**Aim of the exercise:** In the listing below, a line holding "[worst max-delay path by stage]" and a line holding "330 | 0.896 |" mark the range. Retype both exactly, with all lines between them.

**Exercise data:**
┄┄┄┄┄┄┄┄┄┄

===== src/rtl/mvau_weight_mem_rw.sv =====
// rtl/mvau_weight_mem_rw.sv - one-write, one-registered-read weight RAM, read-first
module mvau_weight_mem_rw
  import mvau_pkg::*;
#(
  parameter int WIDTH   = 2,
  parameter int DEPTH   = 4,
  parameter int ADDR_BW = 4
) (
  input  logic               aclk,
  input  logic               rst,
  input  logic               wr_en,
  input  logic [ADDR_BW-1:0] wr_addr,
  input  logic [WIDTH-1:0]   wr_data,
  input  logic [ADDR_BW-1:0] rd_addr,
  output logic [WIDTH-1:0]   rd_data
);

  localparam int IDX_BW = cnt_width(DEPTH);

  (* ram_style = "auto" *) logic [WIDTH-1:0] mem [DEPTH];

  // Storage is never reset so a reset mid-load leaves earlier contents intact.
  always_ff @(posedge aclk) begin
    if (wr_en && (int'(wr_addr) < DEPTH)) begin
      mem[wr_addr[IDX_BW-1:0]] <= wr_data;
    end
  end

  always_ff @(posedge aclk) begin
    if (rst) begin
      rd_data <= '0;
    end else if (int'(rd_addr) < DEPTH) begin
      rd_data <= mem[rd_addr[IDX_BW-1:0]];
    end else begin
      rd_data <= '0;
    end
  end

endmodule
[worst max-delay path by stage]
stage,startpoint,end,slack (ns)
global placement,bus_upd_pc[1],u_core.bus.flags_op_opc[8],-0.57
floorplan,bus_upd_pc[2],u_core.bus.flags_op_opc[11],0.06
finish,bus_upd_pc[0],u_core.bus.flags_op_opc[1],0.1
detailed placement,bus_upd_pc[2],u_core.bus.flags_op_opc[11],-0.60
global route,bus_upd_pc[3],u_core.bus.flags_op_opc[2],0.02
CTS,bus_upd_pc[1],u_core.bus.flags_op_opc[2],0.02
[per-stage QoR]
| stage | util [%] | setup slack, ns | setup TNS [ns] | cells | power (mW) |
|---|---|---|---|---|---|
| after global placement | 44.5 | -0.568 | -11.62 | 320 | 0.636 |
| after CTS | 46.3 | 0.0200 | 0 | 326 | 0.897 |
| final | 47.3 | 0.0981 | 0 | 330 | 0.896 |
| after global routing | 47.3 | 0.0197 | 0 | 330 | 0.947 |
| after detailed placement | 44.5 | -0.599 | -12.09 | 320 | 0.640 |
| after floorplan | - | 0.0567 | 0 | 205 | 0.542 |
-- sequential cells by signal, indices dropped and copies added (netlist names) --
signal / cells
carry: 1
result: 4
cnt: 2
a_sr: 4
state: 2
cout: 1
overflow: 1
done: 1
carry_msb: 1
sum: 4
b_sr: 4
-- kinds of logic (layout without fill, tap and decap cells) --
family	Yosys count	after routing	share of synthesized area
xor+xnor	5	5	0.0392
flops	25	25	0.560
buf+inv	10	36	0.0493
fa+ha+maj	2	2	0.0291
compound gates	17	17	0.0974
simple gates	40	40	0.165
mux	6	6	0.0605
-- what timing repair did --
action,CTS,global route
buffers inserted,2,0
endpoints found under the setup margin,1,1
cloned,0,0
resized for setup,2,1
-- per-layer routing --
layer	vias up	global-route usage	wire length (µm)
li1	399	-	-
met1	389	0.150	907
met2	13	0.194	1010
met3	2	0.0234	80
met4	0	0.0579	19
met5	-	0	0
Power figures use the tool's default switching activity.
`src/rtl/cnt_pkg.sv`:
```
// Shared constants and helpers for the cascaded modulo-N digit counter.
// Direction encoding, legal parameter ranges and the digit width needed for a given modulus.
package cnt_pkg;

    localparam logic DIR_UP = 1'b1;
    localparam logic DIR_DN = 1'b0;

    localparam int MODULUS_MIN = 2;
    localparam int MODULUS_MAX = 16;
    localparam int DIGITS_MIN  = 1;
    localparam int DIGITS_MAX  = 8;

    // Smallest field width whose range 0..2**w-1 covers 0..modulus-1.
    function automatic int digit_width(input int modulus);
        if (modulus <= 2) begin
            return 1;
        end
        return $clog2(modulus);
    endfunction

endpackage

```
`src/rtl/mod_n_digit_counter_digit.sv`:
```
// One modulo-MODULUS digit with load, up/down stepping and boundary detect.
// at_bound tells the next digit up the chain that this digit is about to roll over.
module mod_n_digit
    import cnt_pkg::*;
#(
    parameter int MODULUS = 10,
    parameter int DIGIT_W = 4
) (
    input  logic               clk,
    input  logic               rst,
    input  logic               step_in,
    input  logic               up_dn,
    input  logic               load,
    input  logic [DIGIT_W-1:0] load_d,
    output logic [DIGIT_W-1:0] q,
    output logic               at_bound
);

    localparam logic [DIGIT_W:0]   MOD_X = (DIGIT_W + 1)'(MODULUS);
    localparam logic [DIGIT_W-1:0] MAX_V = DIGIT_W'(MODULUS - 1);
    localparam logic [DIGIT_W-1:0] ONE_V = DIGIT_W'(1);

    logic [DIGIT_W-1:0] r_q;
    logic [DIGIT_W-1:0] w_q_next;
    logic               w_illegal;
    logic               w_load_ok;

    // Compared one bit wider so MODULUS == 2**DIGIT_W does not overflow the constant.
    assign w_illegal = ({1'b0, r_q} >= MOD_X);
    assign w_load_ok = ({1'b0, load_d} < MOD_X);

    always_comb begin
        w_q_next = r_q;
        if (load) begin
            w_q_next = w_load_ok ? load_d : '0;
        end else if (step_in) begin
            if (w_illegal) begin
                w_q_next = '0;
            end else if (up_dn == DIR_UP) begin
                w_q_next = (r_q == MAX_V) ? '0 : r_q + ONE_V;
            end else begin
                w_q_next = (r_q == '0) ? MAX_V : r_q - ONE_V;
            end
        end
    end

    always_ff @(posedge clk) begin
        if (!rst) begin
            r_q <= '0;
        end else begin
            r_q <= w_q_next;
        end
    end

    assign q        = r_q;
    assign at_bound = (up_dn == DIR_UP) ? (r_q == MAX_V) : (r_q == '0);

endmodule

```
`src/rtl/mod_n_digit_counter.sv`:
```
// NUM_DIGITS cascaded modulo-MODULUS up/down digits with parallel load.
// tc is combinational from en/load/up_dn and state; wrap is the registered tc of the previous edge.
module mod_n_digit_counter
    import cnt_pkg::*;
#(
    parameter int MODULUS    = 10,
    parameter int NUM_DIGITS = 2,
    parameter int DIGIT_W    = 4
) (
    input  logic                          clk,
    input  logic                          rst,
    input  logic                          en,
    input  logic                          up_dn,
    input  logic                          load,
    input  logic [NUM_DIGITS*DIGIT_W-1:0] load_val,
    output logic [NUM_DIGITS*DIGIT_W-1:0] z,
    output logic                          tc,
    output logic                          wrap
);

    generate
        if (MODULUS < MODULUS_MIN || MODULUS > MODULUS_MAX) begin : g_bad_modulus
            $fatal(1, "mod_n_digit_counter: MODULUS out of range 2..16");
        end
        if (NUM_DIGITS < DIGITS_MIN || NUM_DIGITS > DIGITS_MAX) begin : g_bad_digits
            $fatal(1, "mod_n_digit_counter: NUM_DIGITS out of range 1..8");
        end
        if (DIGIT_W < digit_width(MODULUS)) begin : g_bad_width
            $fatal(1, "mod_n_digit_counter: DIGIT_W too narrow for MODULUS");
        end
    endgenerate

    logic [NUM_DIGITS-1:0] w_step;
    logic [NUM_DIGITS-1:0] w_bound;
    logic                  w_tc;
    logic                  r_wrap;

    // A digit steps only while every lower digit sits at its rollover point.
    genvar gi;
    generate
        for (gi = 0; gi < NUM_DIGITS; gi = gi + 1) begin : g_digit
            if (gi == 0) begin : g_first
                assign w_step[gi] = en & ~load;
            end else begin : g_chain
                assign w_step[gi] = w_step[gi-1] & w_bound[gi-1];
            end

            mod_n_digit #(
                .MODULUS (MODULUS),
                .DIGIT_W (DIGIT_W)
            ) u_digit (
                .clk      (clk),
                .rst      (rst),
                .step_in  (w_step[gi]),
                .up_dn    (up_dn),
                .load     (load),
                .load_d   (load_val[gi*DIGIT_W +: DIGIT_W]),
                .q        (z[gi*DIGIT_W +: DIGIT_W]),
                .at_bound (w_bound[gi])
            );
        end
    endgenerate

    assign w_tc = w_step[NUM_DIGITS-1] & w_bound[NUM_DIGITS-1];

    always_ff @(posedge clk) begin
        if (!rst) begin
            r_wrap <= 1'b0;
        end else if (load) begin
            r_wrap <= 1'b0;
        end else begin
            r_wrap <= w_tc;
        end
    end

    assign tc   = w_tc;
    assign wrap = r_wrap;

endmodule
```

┄┄┄┄┄┄┄┄┄┄

**Output for this exercise:**
[worst max-delay path by stage]
stage,startpoint,end,slack (ns)
global placement,bus_upd_pc[1],u_core.bus.flags_op_opc[8],-0.57
floorplan,bus_upd_pc[2],u_core.bus.flags_op_opc[11],0.06
finish,bus_upd_pc[0],u_core.bus.flags_op_opc[1],0.1
detailed placement,bus_upd_pc[2],u_core.bus.flags_op_opc[11],-0.60
global route,bus_upd_pc[3],u_core.bus.flags_op_opc[2],0.02
CTS,bus_upd_pc[1],u_core.bus.flags_op_opc[2],0.02
[per-stage QoR]
| stage | util [%] | setup slack, ns | setup TNS [ns] | cells | power (mW) |
|---|---|---|---|---|---|
| after global placement | 44.5 | -0.568 | -11.62 | 320 | 0.636 |
| after CTS | 46.3 | 0.0200 | 0 | 326 | 0.897 |
| final | 47.3 | 0.0981 | 0 | 330 | 0.896 |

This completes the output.